My winter vacations were usually spent at the houses of friends, where my chief diversion was lying on a sofa and reading novels. At the close of the half-year in which this formidable rebellion took place, I was removed from the school by my dear mother, who, if I remember rightly, exerted her spirit in giving a very severe rebuke to my quondam master. She had been of late years an invalid, and had tried the air of different watering-places in the quest of her lost strength; but in vain. She was on her way from Clifton to Bolton-le-Moors, to rejoin my father, resting at Birmingham, from whence, glad to turn my back on the grim Edgell, though with the fear of Rugby before my eyes, I accompanied her. Our mode of travelling, post-chaise and pair, was tedious, when bribes to the postillion could rarely get you beyond seven miles an hour. We reached Congleton at dusk, where my dear mother's illness detained us for the night. I can remember now the agony of heart with which I went into the street of the strange town to find a druggist's shop, where I might buy some ether, choking with tears and running in trembling haste with the medicine. How I recollect the load lifted off my heart when the maid told me she was really better. The next morning she was able to pursue her journey, and passing through Manchester, we reached the town of Bolton-le-Moors, which, I remember, was regarded as a semi-barbarous place. I may be mistaken, but the impression is on my mind that it was not lighted. I recollect the uncouth dialect of the people, and a savage mode the labouring people were said to have of settling their quarrels-viz. by "purring," i.e. the combatant, when his adversary was down, kicking him on the head with his wooden-soled shoe. Lodgings, streets, everything seemed on a low scale; I have little doubt but that now it is a handsome town with its institutions and civic government all en règle.

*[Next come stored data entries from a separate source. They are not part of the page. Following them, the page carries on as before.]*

==> ember: inputs <==
==> flow/design.v (excerpt) <==
module top(
    input logic clk,         
    input logic rst,         
    output logic RGB_R,      
    output logic RGB_G,      
    output logic RGB_B       
);
    localparam CLK_FREQ = 12_000_000;  
    localparam PWM_RESOLUTION = 8;   
    localparam PWM_MAX = (1 << PWM_RESOLUTION) - 1;   
    localparam PWM_CYCLES = 256;   
    localparam DEGREES_MAX = 360;
    localparam CYCLES_PER_DEGREE = CLK_FREQ / DEGREES_MAX;   
    typedef enum logic [1:0] {
        STATE_PWM_COUNT,
        STATE_DEGREE_COUNT,
        STATE_HSV_CALC,
        STATE_PWM_OUTPUT
    } state_t;
    logic [PWM_RESOLUTION-1:0] pwm_counter;
    logic [PWM_RESOLUTION-1:0] red_pwm_value, green_pwm_value, blue_pwm_value;
    logic [31:0] degree_counter;
    logic [8:0] current_degree;
    state_t current_state;
    state_t next_state;
    always_ff @(posedge clk) begin
        if (rst) current_state <= STATE_PWM_COUNT;
        else current_state <= next_state;
    end
    always_comb begin  
        case (current_state)
            STATE_PWM_COUNT: begin
                if (degree_counter == CYCLES_PER_DEGREE - 1) begin
                    next_state = STATE_DEGREE_COUNT;
                end else begin
                    next_state = STATE_PWM_COUNT;
                end
            end
            STATE_DEGREE_COUNT: begin
                next_state = STATE_HSV_CALC;
            end
            STATE_HSV_CALC: begin
                next_state = STATE_PWM_OUTPUT;
            end
            STATE_PWM_OUTPUT: begin
                next_state = STATE_PWM_COUNT;
            end
            default: begin
                next_state = STATE_PWM_COUNT;
            end
        endcase
    end
    always_ff @(posedge clk) begin
        if (rst) begin
            pwm_counter <= 0;
            degree_counter <= 0;
            current_degree <= 0;
            red_pwm_value <= 0;
            green_pwm_value <= 0;
            blue_pwm_value <= 0;
        end else
        case (current_state)
            STATE_PWM_COUNT: begin
                pwm_counter <= pwm_counter + 1;                
                if (degree_counter == CYCLES_PER_DEGREE - 1) begin
                    degree_counter <= 0;
                end else begin
                    degree_counter <= degree_counter + 1;
                end
            end
  ...
clock: 10.6 ns
lec_check: 0
cap_margin: 20
core_margin: 2
core_utilization: 72
cts_cluster_size: 80
hold_slack_margin: 0.29
place_density_lb_addon: 0.0
slew_margin: 30
run.sh (not shown) runs the stock make flow with config.mk's settings and CLKGATE_MAP_FILE=.
==> raven (differences from ember) <==
- CTS_CLUSTER_SIZE: 80 -> not set
- HOLD_SLACK_MARGIN: 0.29 -> not set
- SLEW_MARGIN: 30 -> 20
==> flow/constraint.sdc (replaced) <==
create_clock -name core_clock -period 11.0 [get_ports {clk}]
set_input_delay 2.2000 -clock core_clock [delete_from_list [all_inputs] [get_ports {clk}]]
set_output_delay 2.2000 -clock core_clock [all_outputs]
set_load 0.01 [all_outputs]
==> sierra (differences from ember) <==
- CORE_UTILIZATION: 72 -> 40
- CTS_CLUSTER_DIAMETER: not set -> 165
- CTS_CLUSTER_SIZE: 80 -> 91
- HOLD_SLACK_MARGIN: 0.29 -> not set
- PLACE_DENSITY_LB_ADDON: 0.0 -> not set
- SLEW_MARGIN: 30 -> 20
- TNS_END_PERCENT: not set -> 15
==> flow/constraint.sdc (replaced) <==
create_clock -name core_clock -period 14.0 [get_ports {clk}]
set_input_delay 2.8000 -clock core_clock [delete_from_list [all_inputs] [get_ports {clk}]]
set_output_delay 2.8000 -clock core_clock [all_outputs]
set_load 0.01 [all_outputs]
==> quartz (differences from ember) <==
- ABC_AREA: not set -> 1
- CTS_CLUSTER_DIAMETER: not set -> 97
- CTS_CLUSTER_SIZE: 80 -> 81
- PLACE_DENSITY_LB_ADDON: 0.0 -> 0.28
- SLEW_MARGIN: 30 -> 35
==> flow/constraint.sdc (replaced) <==
create_clock -name core_clock -period 10.4 [get_ports {clk}]
set_input_delay 2.0800 -clock core_clock [delete_from_list [all_inputs] [get_ports {clk}]]
set_output_delay 2.0800 -clock core_clock [all_outputs]
set_load 0.01 [all_outputs]
==> results <==
| quantity | sierra | raven | quartz | ember |
|---|---|---|---|---|
| Metal3 WL | 3100 um | 6430 um | 7260 um | - |
| Routed WL | 57300 um | 63800 um | 68500 um | - |
| Fillers | 4923 | 1530 | 1392 | - |
| Total combinational power | 0.0248 mW | 0.0320 mW | 0.0308 mW | - |
| FA/HA/MAJ Cells, Area Fraction | 0.379 | 0.379 | 0.381 | 0.379 |
| Clock buffer instance count of the final layout | 10 | 9 | 9 | - |
| Share of the final layout cell area in sequential cells | 0.0741 | 0.0672 | 0.0667 | - |
| Detailed-router iteration count before antenna repair | 5 | 7 | 10 | - |
| Endpoint arrival time on the critical path | 13.19 ns | 11.40 ns | 11.24 ns | - |
| Detailed-route vias per instance | 5.55 | 6.55 | 6.36 | - |
| Critical path required time | 14.23 ns | 11.24 ns | 10.68 ns | - |
| Highest net fanout along the worst path | 18 | 7 | 6 | - |
| Critical register-to-register path endpoint | blue_pwm_value[0]$_SDFFE_PP0P_ | blue_pwm_value[0]$_SDFFE_PP0P_ | green_pwm_value[0]$_SDFFE_PP0P_ | - |
| Run status | complete, no violations | failed layout checks | failed layout checks | did not finish |
| Failing step | - | - | - | global routing |
| Violated checks | - | setup timing | setup timing | - |
| Combinational share of cell area | 0.777 | 0.743 | 0.736 | - |
| Summed instance area of the synthesized netlist | 0.0197 mm^2 | 0.0197 mm^2 | 0.0196 mm^2 | 0.0197 mm^2 |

The small theatre held by my father was nightly filled with people from Manchester to see the comedy of John Bull,'

at that same time performing with great success at Covent Garden. The author, Geo. Colman the Younger, as he subscribes himself, was one evening in the theatre at Bolton, at the representation of his own play. My father had obtained by great favour a copy of the MS. from the proprietors of the Covent Garden Theatre, and boasted of being the only manager out of the metropolis who could give the performance. Colman offered good terms, for his theatre in the Haymarket to three of the actors; but my father stood on his dignity, and not having been first applied to, refused his permission, without which they all three most loyally refused to treat.

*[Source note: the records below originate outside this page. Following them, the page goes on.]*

build 84:
Design MOTOR_TOP, start of the top module:
module MOTOR_TOP#(   
    parameter C_AXI_ID_WIDTH       = 4,         
    parameter C_AXI_ADDR_WIDTH     = 16,        
    parameter C_AXI_DATA_WIDTH     = 64,        
    parameter C_AXI_NBURST_SUPPORT = 1'b0,      
    parameter C_AXI_BURST_TYPE     = 2'b00,     
    parameter WATCH_DOG_WIDTH      = 12,         
    parameter C_ADDR_SUMOFFSET     =   32'h0000_1000,
    parameter C_ADDR_MOTOR2ETH     =   32'h0000_0000,       
    parameter C_ADDR_ETH2MOTOR     =   32'hE000_0000    
)(    
    input                               sys_clk,
    input                               sys_rst,
   	output                            	saxi_wready,  
   	input [C_AXI_ID_WIDTH-1:0]        	saxi_wid,     
   	input [C_AXI_ADDR_WIDTH-1:0]      	saxi_waddr,   
   	input [7:0]                       	saxi_wlen,    
   	input [2:0]                       	saxi_wsize,   
   	input [1:0]                       	saxi_wburst,  
   	input [1:0]                       	saxi_wlock,   
   	input [3:0]                       	saxi_wcache,  
   	input [2:0]                       	saxi_wprot,   
   	input                             	saxi_wvalid,  
   	output                            	saxi_wd_wready,   
   	input [C_AXI_DATA_WIDTH-1:0]      	saxi_wd_wdata,     
   	input [C_AXI_DATA_WIDTH/8-1:0]    	saxi_wd_wstrb,     
   	input                             	saxi_wd_wlast,     
   	input                             	saxi_wd_wvalid,    
   	output  [C_AXI_ID_WIDTH-1:0]      	saxi_wb_bid,      
   	output  [1:0]                     	saxi_wb_bresp,    
   	output                            	saxi_wb_bvalid,   
   	input                             	saxi_wb_bready,   
   	output                            	saxi_rready,      
   	input [C_AXI_ID_WIDTH-1:0]        	saxi_rid,         
   	input [C_AXI_ADDR_WIDTH-1:0]      	saxi_raddr,       
   	input [7:0]                       	saxi_rlen,        
   	input [2:0]                       	saxi_rsize,       
   	input [1:0]                       	saxi_rburst,      
   	input [1:0]                       	saxi_rlock,       
   	input [3:0]                       	saxi_rcache,      
  ...
Size in the first run: ~350 flip-flops, ~500 I/O pins, about 20000 µm² of cells after synthesis.
==> flow/config.mk <==
export PLATFORM = sky130hd
export DESIGN_NAME = MOTOR_TOP
export DESIGN_NICKNAME = MOTOR_TOP
export VERILOG_FILES = /design/flow/design.v
export SDC_FILE = /design/flow/constraint.sdc
export NUM_CORES = 4
export LEC_CHECK = 0
export ABC_AREA = 1
export CAP_MARGIN = 20
export CELL_PAD_IN_SITES_DETAIL_PLACEMENT = 2
export CELL_PAD_IN_SITES_GLOBAL_PLACEMENT = 2
export CORE_ASPECT_RATIO = 1.06
export CORE_MARGIN = 2
export CORE_UTILIZATION = 40
export CTS_CLUSTER_DIAMETER = 293
export GPL_ROUTABILITY_DRIVEN = 0
export MIN_ROUTING_LAYER = met1
export PLACE_DENSITY = 0.66
export SETUP_SLACK_MARGIN = -0.96
export SLEW_MARGIN = 5
==> flow/constraint.sdc <==
create_clock -name core_clock -period 9.95 [get_ports {sys_clk}]
set_input_delay 1.9900 -clock core_clock [delete_from_list [all_inputs] [get_ports {sys_clk}]]
set_output_delay 1.9900 -clock core_clock [all_outputs]
set_load 0.01 [all_outputs]
run.sh (not shown) runs the stock make flow with config.mk's settings and CLKGATE_MAP_FILE=.
### build 84 -> build 7
# build 84
export LEC_CHECK = 0
export ABC_AREA = 1
export CAP_MARGIN = 20
export CELL_PAD_IN_SITES_DETAIL_PLACEMENT = 2
export CELL_PAD_IN_SITES_GLOBAL_PLACEMENT = 2
export CORE_ASPECT_RATIO = 1.06
export CORE_MARGIN = 2
export CORE_UTILIZATION = 40
export CTS_CLUSTER_DIAMETER = 293
export GPL_ROUTABILITY_DRIVEN = 0
export MIN_ROUTING_LAYER = met1
export PLACE_DENSITY = 0.66
export SETUP_SLACK_MARGIN = -0.96
export SLEW_MARGIN = 5
create_clock -name core_clock -period 9.95 [get_ports {sys_clk}]
# build 7
export LEC_CHECK = 0
export ABC_AREA = 1
export CAP_MARGIN = 20
export CORE_MARGIN = 2
export CORE_UTILIZATION = 66
export CTS_CLUSTER_SIZE = 99
export SLEW_MARGIN = 20
create_clock -name core_clock -period 7.72 [get_ports {sys_clk}]
Notes after the runs:
Build 7 completed end to end with timing, DRC and antenna clean. Core utilization at floorplan was lower in build 84 than in build 7. From build 84 to build 7, area after synthesis did not move at all. [build 7 vs build 84] total routing usage reported by global routing: higher in build 7. Build 7 against build 84: count of clock-buffer cells in the layout decreased about 17%, power consumption has increased.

From Bolton I was taken by my parents to Dublin, travelling post to Holyhead; I recollect well the comfort of the inns, the good fare, the clean rooms, and the difficulty of the roads, my first view of the sea, of which I had I know not what kind of previous vague idea from reciting at Edgell's school Keate's Address to the Ocean.' A fast-sailing trim-built cutter, with very good cabin, took us over in the course of the night; in the morning we were lying off, waiting for water to cross the bar; but my father took me in a boat, a pull of about two miles, to the Pigeon House. As well as I remember, our visit in Dublin was to my grandfather, a venerable old gentleman, one of the most respectable tradesmen in the city, and greatly esteemed as the father of the corporation. In my short visit there was much to impress my boyish readiness to see wonders in every novelty. The city itself, its squares and streets, so proudly vaunted by my relations, Dame Street, Sackville Street, Stephen's Green, the buildings-Custom House, Four Courts, Rotundo-were all sights to me; but Christ Church and St. Patrick's Cathedral interested me more, by the banners of the knights in the one and the tomb of Strongbow in the other, than the unsightly building called the Castle or Werburgh Church, which was spoken of with peculiar reverence, because attended by the Lord Lieutenant. I was taken twice to the theatre, once on the occasion of a command, and saw there actors whom in my own professional days I met again-Holman, R. Jones of Covent Garden, and others, who remained like limpets stuck to the Dublin Theatre. My grandfather at parting gave me a present which was laid out in plate for me by my dear mother, and my uncle presented me with

1793-1808.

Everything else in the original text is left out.